### Your goal
From the records beneath, determine how many lines contain "comes" and report only that figure.

### Exercise materials

### src/rtl/control_sequencer.sv
// control_sequencer: hardwired fetch/execute control unit for the Phase 1 datapath.
// Steps IDLE/T0..T5/HALT and decodes IR into register enables, bus selects and ALU op.
//
// Ports:
//   clk, clr         - clock, synchronous active-high reset
//   run              - level start/continue request
//   IR               - instruction word held by the datapath
//   enable           - register load enables (R0..R15, PC, MDR, IR, Z, MAR, Y)
//   busSelect        - one-hot bus driver select (R0..R15, Zlow, PC, MDR)
//   MR_Read, IncPC   - MDR memory-select, PC increment
//   Control_Signals  - ALU operation code
//   state            - current state encoding
//   instr_done       - pulse in the last execute state
//   halted           - high while in HALT
module control_sequencer #(
  parameter int NREG = 16
) (
  input  logic        clk,
  input  logic        clr,
  input  logic        run,
  input  logic [31:0] IR,
  output logic [31:0] enable,
  output logic [31:0] busSelect,
  output logic        MR_Read,
  output logic        IncPC,
  output logic [3:0]  Control_Signals,
  output logic [3:0]  state,
  output logic        instr_done,
  output logic        halted
);

  localparam int EN_PC   = 20;
  localparam int EN_MDR  = 21;
  localparam int EN_IR   = 23;
  localparam int EN_Z    = 24;
  localparam int EN_MAR  = 25;
  localparam int EN_Y    = 27;
  localparam int BS_ZLO  = 19;
  localparam int BS_PC   = 20;
  localparam int BS_MDR  = 21;

  typedef enum logic [3:0] {
    S_IDLE = 4'd0,
    S_T0   = 4'd7,
    S_T1   = 4'd8,
    S_T2   = 4'd9,
    S_T3   = 4'd10,
    S_T4   = 4'd11,
    S_T5   = 4'd12,
    S_HALT = 4'd13
  } state_t;

  state_t state_q, state_d;

  logic [4:0]  opcode;
  logic [3:0]  ra, rb, rc;
  logic        is_alu, is_halt;
  logic [31:0] ra_sel, rb_sel, rc_sel;

  assign opcode  = IR[31:27];
  assign ra      = IR[26:23];
  assign rb      = IR[22:19];
  assign rc      = IR[18:15];
  assign is_alu  = (opcode >= 5'd3) && (opcode <= 5'd12);
  assign is_halt = (opcode == 5'd31);

  // Out-of-range register fields select nothing.
  assign ra_sel = (int'(ra) < NREG) ? (32'd1 << ra) : '0;
  assign rb_sel = (int'(rb) < NREG) ? (32'd1 << rb) : '0;
  assign rc_sel = (int'(rc) < NREG) ? (32'd1 << rc) : '0;

  always_comb begin
    state_d         = state_q;
    enable          = '0;
    busSelect       = '0;
    MR_Read         = 1'b0;
    IncPC           = 1'b0;
    Control_Signals = 4'd0;
    instr_done      = 1'b0;
    halted          = 1'b0;
    unique case (state_q)
      S_IDLE: begin
        if (run) state_d = S_T0;
      end
      S_T0: begin
        busSelect[BS_PC] = 1'b1;
        enable[EN_MAR]   = 1'b1;
        enable[EN_PC]    = 1'b1;
        IncPC            = 1'b1;
        state_d          = S_T1;
      end
      S_T1: begin
        MR_Read        = 1'b1;
        enable[EN_MDR] = 1'b1;
        state_d        = S_T2;
      end
      S_T2: begin
        busSelect[BS_MDR] = 1'b1;
        enable[EN_IR]     = 1'b1;
        state_d           = S_T3;
      end
      S_T3: begin
        unique case (1'b1)
          is_alu: begin
            busSelect    = rb_sel;
            enable[EN_Y] = 1'b1;
            state_d      = S_T4;
          end
          is_halt: state_d = S_HALT;
          default: begin
            instr_done = 1'b1;
            state_d    = run ? S_T0 : S_IDLE;
          end
        endcase
      end
      S_T4: begin
        busSelect       = rc_sel;
        enable[EN_Z]    = 1'b1;
        Control_Signals = 4'(opcode - 5'd1);
        state_d         = S_T5;
      end
      S_T5: begin
        busSelect[BS_ZLO] = 1'b1;
        enable            = ra_sel;
        instr_done        = 1'b1;
        state_d           = run ? S_T0 : S_IDLE;
      end
      S_HALT: begin
        halted = 1'b1;
      end
      default: state_d = S_IDLE;
    endcase
  end

  always_ff @(posedge clk) begin
    if (clr) state_q <= S_IDLE;
    else     state_q <= state_d;
  end

  assign state = state_q;

endmodule

### config.mk
export PLATFORM = sky130hd
export DESIGN_NAME = control_sequencer
export DESIGN_NICKNAME = d
export VERILOG_FILES = /design/src/rtl/control_sequencer.sv
export SDC_FILE = /design/constraint.sdc
export NUM_CORES = 1
export LEC_CHECK = 0
export CORE_UTILIZATION = 25
export DETAILED_ROUTE_END_ITERATION = 12
export PLACE_DENSITY = 0.81
export SLEW_MARGIN = 5
export SYNTH_ARGS = -nofsm -noshare
export SYNTH_HDL_FRONTEND = slang
export SYNTH_SLANG_ARGS = --single-unit
export TNS_END_PERCENT = 50
### constraint.sdc
create_clock -name clk -period 3.1 [get_ports clk]
set_input_delay 0.775 -clock clk [delete_from_list [all_inputs] [get_ports clk]]
set_output_delay 0.775 -clock clk [all_outputs]
set_load 0.01 [all_outputs]
; ---- Yosys cells after proc, flatten, opt, wreduce, memory -nomap -nowiden
; Cells that the tools add are included.
[classes]
bitwise = 1
shifts = 3
div_mod_pow = 0
add_sub_neg = 1
n_eq_ne = 9
mul = 0
reduce_logical = 4
magnitude_cmp = 2
n_mux = 27
[op_table]
columns = op, n
row1 = "1-bit by 4-bit << shifter with 32-bit output, first input constant", 3
row2 = 19-bit one-hot mux with 2 select lines, 1
row3 = 32-bit two-way mux, 1
row4 = 4-bit one-hot mux with 8 select lines, 1
row5 = "4-bit == test, second input constant", 6
row6 = 20-bit two-way mux, 1
row7 = 10-bit one-hot mux with 2 select lines, 1
row8 = 1-bit one-hot mux with 2 select lines, 7
row9 = 4-bit two-way mux, 3
row10 = 1-bit one-hot mux with 3 select lines, 3
row11 = 4-bit one-hot mux with 2 select lines, 1
row12 = 1-bit two-way mux, 7
row13 = "5-bit == test, second input constant", 1
row14 = "5-bit by 2-bit >= comparator with 1-bit output, second input constant", 1
row15 = "5-bit by 4-bit <= comparator with 1-bit output, second input constant", 1
row16 = "4-bit by 3-bit == test with 1-bit output, second input constant", 1
row17 = 4-bit logical NOT, 1
row18 = "4-bit by 1-bit subtractor with 4-bit output, second input constant", 1
row19 = 3-bit two-way mux, 1
row20 = "2-bit != test, second input constant", 1
row21 = 2-bit AND reduction, 1
row22 = 2-bit OR reduction, 1
row23 = 1-bit logical AND, 1
row24 = 1-bit NOT, 1
[totals]
mem_bits_ro = 0
register_bits = 4
mem_count = 0
mem_bits_rw = 0
latchBits = 0
wordCells = 48

; ---- Logic depth before layout (Yosys ltp)
[depth]
ltp_word = 5
ltp_mapped = 6
ltp_nobuf = 6

; ---- Worst setup path after synthesis
; No wires, ideal clock.
[synth_timing]
kind = input port to output port
start = in IR[27]
end = out busSelect[1]
t_arrival_ns = 2.223
path_slack_ns = 0.102
stages = 6
path_buffers = 0
cell_sequence = inv_1 > ha_1 > and3b_1 > or3_1 > or4_4 > o22ai_1
[synth_between]
elab_chain_cells = 4
[synth_rtl]
columns = item, line
row1 = from (decl), 21  ; input logic [31:0] IR,
row2 = 5-bit by 2-bit >= comparator with 1-bit output / 5-bit by 4-bit <= comparator with 1-bit output (equally long branches), 64  ; assign is_alu = (opcode >= 5'd3) && (opcode <= 5'd12);
row3 = 1-bit logical AND (*), 64
row4 = 32-bit two-way mux (*), 103  ; unique case (1'b1)
row5 = 19-bit one-hot mux with 2 select lines (*), 81  ; unique case (state_q)
row6 = to (decl), 23  ; output logic [31:0] busSelect,
; Mark *: on every way between the ends. The rest lies on a longest branch, timed or not.

; ---- Worst setup path after layout
; Ends and elaborated chain as after synthesis.

==> results by stage <==
Yosys:
- The most frequently used cell type in the post-synthesis netlist is buf_4.
- The share of synthesized cell area in and, or, nand and nor gates is 40.4%.
- Synthesis produced a netlist whose cell count is 159.
- The Yosys step of the flow raised 0 warnings.
- The average instance area after synthesis is 6.50 um2.
- The cell area after synthesis is 1030 um2.
- The total of flip-flops plus latches after synthesis is 4.
- Summed over all instances, the cell type with the most area after synthesis is buf_4.
- For this run, asynchronously set or reset flops after synthesis account for 0%.
- The main combinational cell family by area after synthesis is simple AND/OR/NAND/NOR gates.
- The most used flip-flop cell after synthesis is dfxtp_1.
- Of the post-synthesis cell area, the dominant cell type holds 18.2%.
- The synthesized netlist devotes 2.54% of its cell area to XOR and XNOR gates.
- The share of the synthesized area in compound gates (AO/OA/AOI/OAI) is 24.3%.
- The number of enable-type register cells in the synthesized netlist is 0.
- Summing the sequential cell areas from Yosys gives under 10% of the chip area.
- Counting distinct cell types in the post-synthesis netlist gives 40.
- The post-synthesis share of cell area spent on full adders, half adders and majority gates is 2.42%.
- The mux share of post-synthesis cell area is 0%.
- By area the synthesized netlist is led by buf_4 18%, o22ai_1 11%, nor2_1 8.4%, dfxtp_1 7.7%, nand2b_1 6.1%.
- Sorting the synthesized cells by how often they occur yields 25 x buf_4, 23 x nor2_1, 18 x o22ai_1.

Layout:
- The proportion of layout cells with a drive suffix above 1 is 25.0%.
- The register with the most flip-flops in the layout has 4 of them.
- The area growth from synthesis to layout is 89.8%.
- After filler insertion, the fill cell instance count of the layout stands at 400.
- The number of antenna diodes in the final layout is 0.
- The final-stage net count is 291.
- The utilization of the core after routing is 49.4%.

Place:
- Port buffering added 72 buffers.
- Before CTS, the worst setup slack after placement is -835 ps.
- The wire-length estimate of the detail-placed layout is 2740 um.
- Routability-driven placement finished with a final weighted congestion of 0.981.

GRT:
- The largest net degree at the start of global routing is 16.
- The number of global-route vias before repair was ~1,200.
- The first global-routing pass estimated 5350 um of wire.
- The global router's overall resource usage is 15.0%.
- The initial antenna violation count is 0.
- The total overflow left after global routing is 0.

Drt:
- The total wire length is 3600 um.
- In the routed layout, each cell is associated on average with a via count of just under 5.
- The via count is between 1,000 and 1,500.
- In the routed design, unresolved DRC markers number 0.
- Summed over all nets, wire length on met2 after detailed routing comes to 1910 um.
- The detail-routed net length per standard cell is 11.9 um.
- After detailed routing, no signal wire sits above met4.
- Once detail routing completed, the nets flagged for antenna violations numbered 0.
- The detailed route wirelength on metal3 is 211 um.
- The first detailed-routing pass took 4 iterations.
- The wire length on met1 is 1440 um.
- The violation count after the first detailed-route iteration is 30.

Hold path:
- The tightest min-delay check is of the reg2reg type.

Setup path:
- STA puts the critical path data required time at around 2300 ps.
- Of all nets on the critical path, the largest fanout is 4.
- For the worst setup path, the data arrival time is 2320 ps.
- STA classifies the critical path startpoint as a primary input.
- STA classifies the critical path endpoint as an output port.
- By startpoint and endpoint, the worst setup path is classified as in2out.

Floorplan:
- The die extent in x is roughly 66 um.
- The count of pins on the block boundary is 111.
- For this configuration, the core starts out at a cell density of 26.0%.
- The number of cell rows is 23.
- Measured along the y axis, the die boundary spans about 66 um.
- In this run the standard cell core region covers about 4000 um2.
- The die area is approximately 4400 um2.

Power and ir drop:
- VDD sags by at most 0.194 mV.
- Summed over all cells, the static leakage comes to between 0.8 and 0.9 nW.
- Dividing total power by cell area gives a power density of 176 nW/um2.

Clocking:
- The post-CTS clock slew at the launch and capture registers of the worst setup and hold paths is about 30 ps.
- The clock insertion delay at the later pin of the skew report is 210 ps.
- After clock tree synthesis, the flow added hold-fix buffers numbering 0.
- In this run, CTS created clock tree buffers numbering 3.
- CTS built an H-tree with a depth of 1.
- The number of clock sinks is 4.
- The worst-case clock buffer depth is 2.
- CTS placed an instance of clkbuf_8 at the clock tree root.
- The TritonCTS clock tree is done.

STA:
- The maximum clock frequency is 0.323 GHz.
- The number of hold-slack violations in the final timing report is 0.
- In the post-route analysis, the smallest setup slack over all paths is 3.84 ps.
- Setup violations remaining at the end of the flow were counted as 0.
- The final max-slew violation count is 0.
- Setup repair after global routing could not meet its margin everywhere.
- The minimum period implied by the final worst setup slack is 3100 ps.
- The part of the cycle the worst path needs is 99.9%.
- Between clock sinks in the finished design, the worst skew comes to 1.03 ps.

Status:
- The run finished with clean final reports.

Flow run:
- The count of maximum capacitance violations is 0.
-- through the flow --
stage / cells / hold slack, ps / TNS, ps / total power [mW] / instance area [um2]
final: 302 / 604 / 0 / 0.345 / 1960
after global routing: 302 / 683 / -257 / 0.373 / 1960
after CTS: 302 / 598 / -482 / 0.340 / 1910
after detailed placement: 292 / 594 / -13160 / 0.226 / 1840
after global placement: 292 / 590 / -12800 / 0.224 / 1840
after floorplan: 181 / 691 / 0 / 0.169 / 1120
-- worst max-delay path, stage by stage --
cell and delay (ps):
buf_8 110, inv_4 50, ha_4 110, and3b_1 170, or3_1 320, or4_4 460, o22ai_1 170, buf_2 150
-- routing by layer --
layer / track usage, % / vias to the layer above
li1: - / 719
met1: 17.7 / 672
met2: 28.2 / 59
met3: 2.24 / 4
met4: 3.19 / 0
met5: 0 / -
-- layout make-up --
type,instances,area (um2),share of cell area (%)
Inverter,6,27.5,1.40
Sequential cell,4,81.3,4.15
Tap cell,50,62.6,3.19
Clock buffer,3,41.3,2.10
Timing Repair Buffer,98,868,44.3
Multi-Input combinational cell,141,881,44.9
-- report_power, final --
part	internal, mW	switching (mW)
clock network	0.0824	0.0228
logic	0.0862	0.0877
registers	0.0576	0.00875
total	0.226	0.119
-- cell usage in the layout (no fill, tap or decap), types with 2 or more instances in the layout --
cell	synthesis	routed
a21boi_0	2	2
a21oi_1	5	5
and4b_1	3	3
buf_2	0	11
buf_4	25	22
buf_6	0	4
buf_8	0	2
clkbuf_2	0	3
clkbuf_8	0	3
clkdlybuf4s15_1	0	2
clkdlybuf4s15_2	0	2
clkdlybuf4s50_1	0	45
conb_1	1	23
dfxtp_1	4	3
dlygate4sd2_1	0	5
ha_4	0	2
inv_1	6	4
inv_4	0	2
nand2_1	7	7
nand2b_1	10	10
nand3_1	4	3
nand3b_1	5	5
nor2_1	23	23
nor3_1	9	9
o21ai_0	4	4
o22ai_1	18	15
o22ai_2	0	3
or2_2	2	2
or3_1	2	2
or4_4	1	2
xnor2_1	2	2
-- cell families after synthesis --
| logic type | after synthesis |
|---|---|
| AO/OA/AOI/OAI | 38 |
| XOR/XNOR | 3 |
| adder cells (fa/ha/maj) | 2 |
| buffers and inverters | 36 |
| flip-flops | 4 |
| other | 1 |
| AND/OR/NAND/NOR | 75 |
-- final timing paths --
path	from	to	slack (ps)	cells past startpoint
worst max-delay path	IR[27]	busSelect[1]	4	8
worst min-delay path	state[0]$_SDFFE_PP0P_	state[3]$_SDFFE_PP0P_	600	2
worst max register to register	state[3]$_SDFFE_PP0P_	state[0]$_SDFFE_PP0P_	1630	5
worst min register to register	state[0]$_SDFFE_PP0P_	state[3]$_SDFFE_PP0P_	600	2
-- repair_timing --
action                                  in CTS  in global routing
endpoints found under the setup margin      24                 18
pin swaps                                    8                  9
buffers inserted                             7                  0
gates resized for setup                     85                 20
(Power assumes the default switching activity.)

### Solution for this exercise
3